TRAJECTORY_BUILDER_3D = {
  min_range = 0,
  max_range = MAX_3D_RANGE,
  num_accumulated_range_data = 1,
  voxel_filter_size = 0.1,

  high_resolution_adaptive_voxel_filter = {
    max_length = 2.,
    min_num_points = 150,
    max_range = 15.,
  },

  low_resolution_adaptive_voxel_filter = {
    max_length = 4.,
    min_num_points = 200,
    max_range = MAX_3D_RANGE,
  },

  use_online_correlative_scan_matching = true,
  real_time_correlative_scan_matcher = {
    linear_search_window = 0.15,
    angular_search_window = math.rad(1.),
    translation_delta_cost_weight = 1e-1,
    rotation_delta_cost_weight = 1e-1,
  },

  ceres_scan_matcher = {
    occupied_space_weight_0 = 1.,
    occupied_space_weight_1 = 6.,
    intensity_cost_function_options_0 = {
        weight = 0.5,
        huber_scale = 0.3,
        intensity_threshold = INTENSITY_THRESHOLD,
    },
    translation_weight = 5.,
    rotation_weight = 4e2,
    only_optimize_yaw = false,
    ceres_solver_options = {
      use_nonmonotonic_steps = false,
      max_num_iterations = 12,
      num_threads = 1,
    },
  },

  motion_filter = {
    max_time_seconds = 0.5,
    max_distance_meters = 0.1,
    max_angle_radians = 0.004,
  },

  rotational_histogram_size = 120,

  -- TODO(schwoere,wohe): Remove this constant.

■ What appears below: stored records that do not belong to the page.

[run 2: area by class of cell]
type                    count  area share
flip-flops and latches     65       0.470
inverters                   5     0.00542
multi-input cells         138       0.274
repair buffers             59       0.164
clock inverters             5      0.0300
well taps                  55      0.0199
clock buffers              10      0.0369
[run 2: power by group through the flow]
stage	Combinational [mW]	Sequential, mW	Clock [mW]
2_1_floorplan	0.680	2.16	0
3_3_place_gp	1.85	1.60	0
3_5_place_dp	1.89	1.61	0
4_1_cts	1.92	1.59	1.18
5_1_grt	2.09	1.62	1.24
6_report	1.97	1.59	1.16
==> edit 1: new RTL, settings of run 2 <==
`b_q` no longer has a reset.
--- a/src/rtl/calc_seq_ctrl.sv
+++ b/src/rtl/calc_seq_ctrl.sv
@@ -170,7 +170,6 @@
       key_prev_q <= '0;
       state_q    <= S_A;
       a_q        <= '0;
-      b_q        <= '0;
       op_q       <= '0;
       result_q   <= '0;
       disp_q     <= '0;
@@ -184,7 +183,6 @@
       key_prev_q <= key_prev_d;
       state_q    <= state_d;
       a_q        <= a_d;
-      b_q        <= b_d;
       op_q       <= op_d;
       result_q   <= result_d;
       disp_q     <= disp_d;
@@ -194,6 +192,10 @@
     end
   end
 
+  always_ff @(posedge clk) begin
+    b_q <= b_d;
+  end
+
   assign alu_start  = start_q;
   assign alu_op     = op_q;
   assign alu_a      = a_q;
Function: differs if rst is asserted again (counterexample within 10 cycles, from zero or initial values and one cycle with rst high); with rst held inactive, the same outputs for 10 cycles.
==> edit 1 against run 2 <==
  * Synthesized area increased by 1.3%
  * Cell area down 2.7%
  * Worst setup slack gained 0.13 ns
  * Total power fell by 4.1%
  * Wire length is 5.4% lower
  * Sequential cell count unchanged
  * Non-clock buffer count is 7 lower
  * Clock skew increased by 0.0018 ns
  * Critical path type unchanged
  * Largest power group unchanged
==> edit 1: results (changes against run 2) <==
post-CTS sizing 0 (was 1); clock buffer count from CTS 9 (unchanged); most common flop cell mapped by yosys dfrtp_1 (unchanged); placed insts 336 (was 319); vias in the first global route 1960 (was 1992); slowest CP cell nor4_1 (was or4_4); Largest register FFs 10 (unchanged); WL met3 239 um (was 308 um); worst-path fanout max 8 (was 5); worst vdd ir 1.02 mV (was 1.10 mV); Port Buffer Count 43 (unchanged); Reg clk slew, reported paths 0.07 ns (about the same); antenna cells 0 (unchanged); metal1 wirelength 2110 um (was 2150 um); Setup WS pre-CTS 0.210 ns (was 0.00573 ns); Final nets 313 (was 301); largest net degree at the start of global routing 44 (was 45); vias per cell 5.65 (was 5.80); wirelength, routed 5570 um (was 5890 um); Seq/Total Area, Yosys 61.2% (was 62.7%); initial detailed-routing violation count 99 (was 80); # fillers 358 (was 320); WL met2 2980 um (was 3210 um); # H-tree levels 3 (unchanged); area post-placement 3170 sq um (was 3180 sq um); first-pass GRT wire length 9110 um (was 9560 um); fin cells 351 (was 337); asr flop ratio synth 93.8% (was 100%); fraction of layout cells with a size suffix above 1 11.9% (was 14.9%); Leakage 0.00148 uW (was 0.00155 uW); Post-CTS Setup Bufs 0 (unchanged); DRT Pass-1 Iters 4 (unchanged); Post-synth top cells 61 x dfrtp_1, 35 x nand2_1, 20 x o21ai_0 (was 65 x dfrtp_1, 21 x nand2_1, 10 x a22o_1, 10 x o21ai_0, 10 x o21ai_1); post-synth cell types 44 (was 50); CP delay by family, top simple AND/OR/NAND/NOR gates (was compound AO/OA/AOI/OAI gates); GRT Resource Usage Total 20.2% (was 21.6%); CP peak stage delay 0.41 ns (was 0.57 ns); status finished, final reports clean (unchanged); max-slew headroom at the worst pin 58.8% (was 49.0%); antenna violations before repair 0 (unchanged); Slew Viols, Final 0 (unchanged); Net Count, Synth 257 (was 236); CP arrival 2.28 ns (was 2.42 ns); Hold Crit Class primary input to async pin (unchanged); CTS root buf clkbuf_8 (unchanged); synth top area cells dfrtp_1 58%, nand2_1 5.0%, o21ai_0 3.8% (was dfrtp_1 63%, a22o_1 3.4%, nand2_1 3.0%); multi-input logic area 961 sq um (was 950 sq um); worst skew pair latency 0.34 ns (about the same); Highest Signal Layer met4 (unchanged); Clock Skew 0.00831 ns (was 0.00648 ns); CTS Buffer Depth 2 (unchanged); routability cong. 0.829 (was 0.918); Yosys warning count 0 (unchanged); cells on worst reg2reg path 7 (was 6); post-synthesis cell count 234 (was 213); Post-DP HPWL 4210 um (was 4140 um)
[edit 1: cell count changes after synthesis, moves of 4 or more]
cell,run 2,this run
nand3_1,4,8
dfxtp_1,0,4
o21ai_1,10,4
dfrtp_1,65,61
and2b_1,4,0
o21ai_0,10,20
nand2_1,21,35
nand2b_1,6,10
## src/rtl/id_ex_operand_stage.sv

```systemverilog
// ID/EX pipeline register with operand forwarding from MEM and WB,
// load-use hazard detection (stall plus bubble), downstream hold with
// WB refresh of held operands, branch flush and a saturating counter
// of load-use stall cycles.
module id_ex_operand_stage #(
  parameter int DATA_W = 16,
  parameter int ADDR_W = 4
) (
  input  logic              clock,
  input  logic              reset,
  input  logic              flush,
  input  logic              stall_in,
  input  logic              id_valid,
  input  logic [ADDR_W-1:0] id_rs1,
  input  logic [ADDR_W-1:0] id_rs2,
  input  logic [ADDR_W-1:0] id_rd,
  input  logic [DATA_W-1:0] id_reg1,
  input  logic [DATA_W-1:0] id_reg2,
  input  logic              id_is_load,
  input  logic              id_reg_write,
  input  logic [ADDR_W-1:0] mem_rd,
  input  logic              mem_reg_write,
  input  logic [DATA_W-1:0] mem_result,
  input  logic [ADDR_W-1:0] wb_rd,
  input  logic              wb_reg_write,
  input  logic [DATA_W-1:0] wb_data,
  output logic              id_stall,
  output logic              ex_valid,
  output logic [ADDR_W-1:0] ex_rs1,
  output logic [ADDR_W-1:0] ex_rs2,
  output logic [ADDR_W-1:0] ex_rd,
  output logic [DATA_W-1:0] ex_op1,
  output logic [DATA_W-1:0] ex_op2,
  output logic              ex_is_load,
  output logic              ex_reg_write,
  output logic [7:0]        lu_stall_count
);

  logic [DATA_W-1:0] fwd1;
  logic [DATA_W-1:0] fwd2;
  logic              lu;
  logic              refresh1;
  logic              refresh2;

  // Operand select: r0 reads zero, then MEM, then WB, then register file
  always_comb begin
    fwd1 = id_reg1;
    if (id_rs1 == '0)
      fwd1 = '0;
    else if (mem_reg_write && (mem_rd == id_rs1))
      fwd1 = mem_result;
    else if (wb_reg_write && (wb_rd == id_rs1))
      fwd1 = wb_data;

    fwd2 = id_reg2;
    if (id_rs2 == '0)
      fwd2 = '0;
    else if (mem_reg_write && (mem_rd == id_rs2))
      fwd2 = mem_result;
    else if (wb_reg_write && (wb_rd == id_rs2))
      fwd2 = wb_data;
  end

  // Load-use hazard and decode hold; masked in reset so the stale EX
  // contents of the reset cycle cannot raise a stall
  always_comb begin
    lu = !reset && ex_valid && ex_is_load && ex_reg_write && (ex_rd != '0) &&
         id_valid && ((id_rs1 == ex_rd) || (id_rs2 == ex_rd));
    id_stall = lu || stall_in;
    refresh1 = ex_valid && wb_reg_write && (wb_rd == ex_rs1) && (ex_rs1 != '0);
    refresh2 = ex_valid && wb_reg_write && (wb_rd == ex_rs2) && (ex_rs2 != '0);
  end

  // ID/EX register: reset > flush > hold > bubble > capture
  always_ff @(posedge clock) begin
    if (reset) begin
      ex_valid     <= 1'b0;
      ex_rs1       <= '0;
      ex_rs2       <= '0;
      ex_rd        <= '0;
      ex_op1       <= '0;
      ex_op2       <= '0;
      ex_is_load   <= 1'b0;
      ex_reg_write <= 1'b0;
    end else if (flush) begin
      ex_valid     <= 1'b0;
      ex_is_load   <= 1'b0;
      ex_reg_write <= 1'b0;
    end else if (stall_in) begin
      if (refresh1) ex_op1 <= wb_data;
      if (refresh2) ex_op2 <= wb_data;
    end else if (lu) begin
      ex_valid     <= 1'b0;
      ex_is_load   <= 1'b0;
      ex_reg_write <= 1'b0;
    end else begin
      ex_valid     <= id_valid;
      ex_rs1       <= id_rs1;
      ex_rs2       <= id_rs2;
      ex_rd        <= id_rd;
      ex_op1       <= fwd1;
      ex_op2       <= fwd2;
      ex_is_load   <= id_valid && id_is_load;
      ex_reg_write <= id_valid && id_reg_write;
    end
  end

  // Saturating count of cycles lost to load-use stalls
  always_ff @(posedge clock) begin
    if (reset)
      lu_stall_count <= '0;
    else if (lu && !flush && (lu_stall_count != 8'hFF))
      lu_stall_count <= lu_stall_count + 8'd1;
  end

endmodule

```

This is only kept for ROS.
  imu_gravity_time_constant = 10.,
  pose_extrapolator = {
    use_imu_based = false,
    constant_velocity = {
      imu_gravity_time_constant = 10.,
      pose_queue_duration = 0.001,
    },
    -- TODO(wohe): Tune these parameters on the example datasets.
    imu_based = {
      pose_queue_duration = 5.,
      gravity_constant = 9.806,
      pose_translation_weight = 1.,
      pose_rotation_weight = 1.,
      imu_acceleration_weight = 1.,
      imu_rotation_weight = 1.,
      odometry_translation_weight = 1.,
      odometry_rotation_weight = 1.,
      solver_options = {
        use_nonmonotonic_steps = false;
        max_num_iterations = 10;
        num_threads = 1;
      },
    },
  },

  submaps = {
    high_resolution = 0.1,
    high_resolution_max_range = 20.,
    low_resolution = 0.45,
    num_range_data = 160,
    range_data_inserter = {
      hit_probability = 0.55,
      miss_probability = 0.49,
      num_free_space_voxels = 2,
      intensity_threshold = INTENSITY_THRESHOLD,
    },
  },

  -- When setting use_intensities to true, the intensity_cost_function_options_0
  -- parameter in ceres_scan_matcher has to be set up as well or otherwise
  -- CeresScanMatcher will CHECK-fail.
  use_intensities = false,
}

Not really sure what I am doing wrong. Help?

kscottz commented 2 months ago

@lolhol please see the note in the readme. This package is no longer actively maintained or supported.